═════ MATERIAL PROVIDED ═════
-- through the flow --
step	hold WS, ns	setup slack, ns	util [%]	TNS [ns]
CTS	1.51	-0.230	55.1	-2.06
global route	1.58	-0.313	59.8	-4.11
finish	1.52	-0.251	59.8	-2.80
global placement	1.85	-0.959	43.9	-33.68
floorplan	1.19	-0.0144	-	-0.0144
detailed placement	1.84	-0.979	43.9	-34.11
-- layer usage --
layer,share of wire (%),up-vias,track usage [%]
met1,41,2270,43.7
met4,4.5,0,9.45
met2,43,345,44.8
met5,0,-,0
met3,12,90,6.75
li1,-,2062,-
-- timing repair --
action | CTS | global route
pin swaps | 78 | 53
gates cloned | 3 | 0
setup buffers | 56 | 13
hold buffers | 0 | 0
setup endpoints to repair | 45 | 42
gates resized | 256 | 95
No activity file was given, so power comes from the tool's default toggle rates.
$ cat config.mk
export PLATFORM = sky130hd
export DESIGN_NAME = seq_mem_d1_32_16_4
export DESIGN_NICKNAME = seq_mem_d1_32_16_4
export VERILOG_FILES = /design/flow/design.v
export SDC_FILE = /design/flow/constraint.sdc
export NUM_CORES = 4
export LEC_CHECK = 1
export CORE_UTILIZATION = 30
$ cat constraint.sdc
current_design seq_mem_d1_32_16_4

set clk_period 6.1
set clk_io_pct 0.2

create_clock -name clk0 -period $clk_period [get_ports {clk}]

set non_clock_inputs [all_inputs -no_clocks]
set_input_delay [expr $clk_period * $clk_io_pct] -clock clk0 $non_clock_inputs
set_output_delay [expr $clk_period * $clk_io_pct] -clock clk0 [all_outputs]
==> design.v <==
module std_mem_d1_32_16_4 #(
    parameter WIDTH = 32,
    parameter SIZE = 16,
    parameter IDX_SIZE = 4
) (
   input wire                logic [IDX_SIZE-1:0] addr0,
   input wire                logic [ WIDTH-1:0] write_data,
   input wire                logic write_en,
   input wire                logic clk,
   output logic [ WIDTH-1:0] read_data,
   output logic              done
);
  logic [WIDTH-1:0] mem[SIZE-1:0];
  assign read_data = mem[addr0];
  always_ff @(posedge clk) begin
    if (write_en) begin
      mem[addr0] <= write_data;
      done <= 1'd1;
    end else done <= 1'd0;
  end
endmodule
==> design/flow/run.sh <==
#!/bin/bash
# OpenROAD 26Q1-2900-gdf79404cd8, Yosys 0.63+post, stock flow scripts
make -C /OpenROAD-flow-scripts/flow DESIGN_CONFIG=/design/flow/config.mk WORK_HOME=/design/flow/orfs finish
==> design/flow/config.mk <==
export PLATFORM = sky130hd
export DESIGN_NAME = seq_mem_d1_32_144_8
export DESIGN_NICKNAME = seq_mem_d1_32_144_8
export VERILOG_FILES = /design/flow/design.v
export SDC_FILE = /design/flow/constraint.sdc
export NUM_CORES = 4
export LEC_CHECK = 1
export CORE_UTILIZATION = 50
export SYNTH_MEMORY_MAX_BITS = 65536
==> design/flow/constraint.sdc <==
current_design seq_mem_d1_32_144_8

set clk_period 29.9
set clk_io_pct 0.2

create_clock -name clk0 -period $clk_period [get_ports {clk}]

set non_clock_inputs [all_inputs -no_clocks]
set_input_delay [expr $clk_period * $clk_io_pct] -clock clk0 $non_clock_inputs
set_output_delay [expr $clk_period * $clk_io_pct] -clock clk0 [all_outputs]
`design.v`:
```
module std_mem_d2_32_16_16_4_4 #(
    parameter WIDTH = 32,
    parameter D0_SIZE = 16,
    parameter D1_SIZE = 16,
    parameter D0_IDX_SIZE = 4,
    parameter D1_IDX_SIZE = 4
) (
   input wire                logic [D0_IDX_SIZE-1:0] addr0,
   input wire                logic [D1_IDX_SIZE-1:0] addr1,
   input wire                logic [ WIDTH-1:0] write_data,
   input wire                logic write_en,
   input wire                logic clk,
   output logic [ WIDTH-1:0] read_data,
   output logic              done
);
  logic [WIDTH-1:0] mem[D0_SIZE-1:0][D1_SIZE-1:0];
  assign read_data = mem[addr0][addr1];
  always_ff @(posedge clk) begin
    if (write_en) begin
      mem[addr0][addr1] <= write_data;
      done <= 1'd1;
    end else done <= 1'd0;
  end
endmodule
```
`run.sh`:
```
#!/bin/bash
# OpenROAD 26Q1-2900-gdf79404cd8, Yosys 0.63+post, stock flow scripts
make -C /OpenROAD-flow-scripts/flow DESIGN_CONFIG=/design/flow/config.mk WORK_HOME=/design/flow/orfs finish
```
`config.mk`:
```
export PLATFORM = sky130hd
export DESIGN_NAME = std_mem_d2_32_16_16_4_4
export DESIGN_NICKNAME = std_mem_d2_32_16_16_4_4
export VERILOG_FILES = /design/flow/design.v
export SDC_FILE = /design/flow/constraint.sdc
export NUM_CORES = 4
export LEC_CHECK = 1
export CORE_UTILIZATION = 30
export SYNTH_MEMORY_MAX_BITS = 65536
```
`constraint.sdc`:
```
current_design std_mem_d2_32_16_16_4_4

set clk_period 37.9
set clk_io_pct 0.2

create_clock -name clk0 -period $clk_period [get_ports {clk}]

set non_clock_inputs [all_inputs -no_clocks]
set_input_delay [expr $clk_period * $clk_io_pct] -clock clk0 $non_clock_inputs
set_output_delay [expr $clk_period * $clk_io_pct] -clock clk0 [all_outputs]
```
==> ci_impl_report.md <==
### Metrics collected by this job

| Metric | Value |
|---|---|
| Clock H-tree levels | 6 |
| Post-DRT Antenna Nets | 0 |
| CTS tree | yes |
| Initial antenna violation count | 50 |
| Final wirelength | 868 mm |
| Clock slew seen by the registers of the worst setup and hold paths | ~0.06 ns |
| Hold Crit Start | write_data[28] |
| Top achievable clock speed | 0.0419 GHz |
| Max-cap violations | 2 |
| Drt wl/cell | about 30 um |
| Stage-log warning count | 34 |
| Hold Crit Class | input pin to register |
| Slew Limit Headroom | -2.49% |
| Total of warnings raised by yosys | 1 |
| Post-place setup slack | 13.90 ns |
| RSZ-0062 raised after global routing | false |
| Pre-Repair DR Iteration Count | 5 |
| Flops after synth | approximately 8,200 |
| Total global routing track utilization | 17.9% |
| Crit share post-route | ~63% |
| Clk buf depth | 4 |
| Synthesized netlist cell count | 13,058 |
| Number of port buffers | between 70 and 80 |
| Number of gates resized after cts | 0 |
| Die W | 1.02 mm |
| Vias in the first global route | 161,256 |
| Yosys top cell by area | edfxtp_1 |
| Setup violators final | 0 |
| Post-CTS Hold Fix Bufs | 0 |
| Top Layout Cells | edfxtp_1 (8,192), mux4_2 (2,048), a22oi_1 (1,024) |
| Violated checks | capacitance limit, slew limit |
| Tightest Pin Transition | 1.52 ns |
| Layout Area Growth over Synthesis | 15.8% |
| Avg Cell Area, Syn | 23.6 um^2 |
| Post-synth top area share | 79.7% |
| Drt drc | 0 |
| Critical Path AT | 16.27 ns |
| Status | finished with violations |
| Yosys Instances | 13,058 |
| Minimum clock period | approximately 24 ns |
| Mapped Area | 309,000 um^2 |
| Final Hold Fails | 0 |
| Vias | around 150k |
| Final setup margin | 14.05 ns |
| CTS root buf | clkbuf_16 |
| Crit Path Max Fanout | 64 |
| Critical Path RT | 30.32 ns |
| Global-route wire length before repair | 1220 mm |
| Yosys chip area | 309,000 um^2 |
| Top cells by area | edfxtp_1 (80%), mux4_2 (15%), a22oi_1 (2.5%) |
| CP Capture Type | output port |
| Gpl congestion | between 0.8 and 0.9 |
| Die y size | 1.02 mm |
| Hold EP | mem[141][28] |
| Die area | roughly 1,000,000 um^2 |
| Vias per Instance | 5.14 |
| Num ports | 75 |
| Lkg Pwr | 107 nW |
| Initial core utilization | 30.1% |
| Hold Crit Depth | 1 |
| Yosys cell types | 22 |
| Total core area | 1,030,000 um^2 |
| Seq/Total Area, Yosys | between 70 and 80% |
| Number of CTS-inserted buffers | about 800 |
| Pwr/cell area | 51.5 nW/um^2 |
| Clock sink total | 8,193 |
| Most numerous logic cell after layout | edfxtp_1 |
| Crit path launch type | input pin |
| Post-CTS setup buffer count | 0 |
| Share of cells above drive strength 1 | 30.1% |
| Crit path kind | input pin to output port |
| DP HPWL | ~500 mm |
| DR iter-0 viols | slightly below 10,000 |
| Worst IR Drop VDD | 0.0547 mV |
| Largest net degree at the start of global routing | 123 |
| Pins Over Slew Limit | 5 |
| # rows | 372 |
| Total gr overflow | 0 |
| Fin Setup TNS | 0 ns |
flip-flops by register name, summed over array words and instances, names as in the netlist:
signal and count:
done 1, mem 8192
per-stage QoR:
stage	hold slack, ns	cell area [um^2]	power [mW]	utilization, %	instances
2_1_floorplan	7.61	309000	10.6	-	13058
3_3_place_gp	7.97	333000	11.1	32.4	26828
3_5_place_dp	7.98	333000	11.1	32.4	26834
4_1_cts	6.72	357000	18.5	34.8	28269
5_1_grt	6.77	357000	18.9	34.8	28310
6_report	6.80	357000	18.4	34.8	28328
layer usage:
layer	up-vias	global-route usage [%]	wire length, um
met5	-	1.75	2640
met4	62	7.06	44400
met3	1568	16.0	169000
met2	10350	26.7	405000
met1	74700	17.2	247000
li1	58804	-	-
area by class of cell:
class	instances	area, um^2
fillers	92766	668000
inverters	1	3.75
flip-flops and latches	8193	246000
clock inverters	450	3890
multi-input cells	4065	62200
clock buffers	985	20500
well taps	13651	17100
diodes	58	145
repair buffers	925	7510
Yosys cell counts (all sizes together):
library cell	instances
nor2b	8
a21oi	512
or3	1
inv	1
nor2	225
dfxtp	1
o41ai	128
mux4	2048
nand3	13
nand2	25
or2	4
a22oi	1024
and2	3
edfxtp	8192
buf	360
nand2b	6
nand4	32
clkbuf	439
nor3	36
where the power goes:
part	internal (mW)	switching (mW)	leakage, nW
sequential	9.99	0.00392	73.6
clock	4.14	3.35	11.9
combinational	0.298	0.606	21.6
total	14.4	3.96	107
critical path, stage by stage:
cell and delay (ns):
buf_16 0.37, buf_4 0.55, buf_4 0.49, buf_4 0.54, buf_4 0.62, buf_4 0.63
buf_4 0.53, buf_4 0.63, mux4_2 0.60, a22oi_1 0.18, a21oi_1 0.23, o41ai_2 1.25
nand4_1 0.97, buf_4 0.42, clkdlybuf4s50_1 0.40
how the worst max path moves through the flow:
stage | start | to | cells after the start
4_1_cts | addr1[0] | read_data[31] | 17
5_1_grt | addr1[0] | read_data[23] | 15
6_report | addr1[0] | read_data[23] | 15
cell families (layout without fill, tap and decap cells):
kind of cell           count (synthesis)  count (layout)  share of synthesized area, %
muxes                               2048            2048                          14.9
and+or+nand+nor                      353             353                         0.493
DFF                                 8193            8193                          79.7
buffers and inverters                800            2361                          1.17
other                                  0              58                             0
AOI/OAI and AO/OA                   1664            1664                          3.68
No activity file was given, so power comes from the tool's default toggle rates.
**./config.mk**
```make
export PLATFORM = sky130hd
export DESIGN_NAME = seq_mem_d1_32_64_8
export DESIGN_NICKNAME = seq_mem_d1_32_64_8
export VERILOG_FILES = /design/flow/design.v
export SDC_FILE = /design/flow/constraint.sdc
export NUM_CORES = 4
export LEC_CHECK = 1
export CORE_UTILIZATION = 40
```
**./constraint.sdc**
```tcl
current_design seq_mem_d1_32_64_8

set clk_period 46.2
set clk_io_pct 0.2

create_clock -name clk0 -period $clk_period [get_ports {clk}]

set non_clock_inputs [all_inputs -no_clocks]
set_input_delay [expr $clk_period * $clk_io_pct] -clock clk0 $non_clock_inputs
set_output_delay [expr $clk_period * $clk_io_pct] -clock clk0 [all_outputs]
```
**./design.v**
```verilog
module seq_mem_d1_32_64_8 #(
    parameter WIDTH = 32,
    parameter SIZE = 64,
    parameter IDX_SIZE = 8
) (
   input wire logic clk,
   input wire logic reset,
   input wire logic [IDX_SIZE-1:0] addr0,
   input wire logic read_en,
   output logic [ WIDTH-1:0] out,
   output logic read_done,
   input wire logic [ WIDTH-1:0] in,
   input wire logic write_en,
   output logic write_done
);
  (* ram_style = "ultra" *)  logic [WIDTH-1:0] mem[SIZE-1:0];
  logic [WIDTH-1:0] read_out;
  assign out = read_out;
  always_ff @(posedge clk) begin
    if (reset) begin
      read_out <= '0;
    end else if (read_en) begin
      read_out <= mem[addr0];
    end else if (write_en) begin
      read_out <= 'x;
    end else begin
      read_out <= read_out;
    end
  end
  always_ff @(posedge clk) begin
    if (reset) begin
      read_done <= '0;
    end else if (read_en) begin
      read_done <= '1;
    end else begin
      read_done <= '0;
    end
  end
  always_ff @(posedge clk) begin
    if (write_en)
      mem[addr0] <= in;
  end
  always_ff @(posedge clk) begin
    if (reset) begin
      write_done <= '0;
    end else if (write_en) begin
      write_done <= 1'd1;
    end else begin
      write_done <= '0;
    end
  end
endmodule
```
═════
_REQUIREMENT_: Apply a filter for "parameter" to the data above, then copy each line that matches.

_SOLUTION TO THIS PROBLEM_:
    parameter WIDTH = 32,
    parameter SIZE = 16,
    parameter IDX_SIZE = 4
    parameter WIDTH = 32,
    parameter D0_SIZE = 16,
    parameter D1_SIZE = 16,
    parameter D0_IDX_SIZE = 4,
    parameter D1_IDX_SIZE = 4
    parameter WIDTH = 32,
    parameter SIZE = 64,
    parameter IDX_SIZE = 8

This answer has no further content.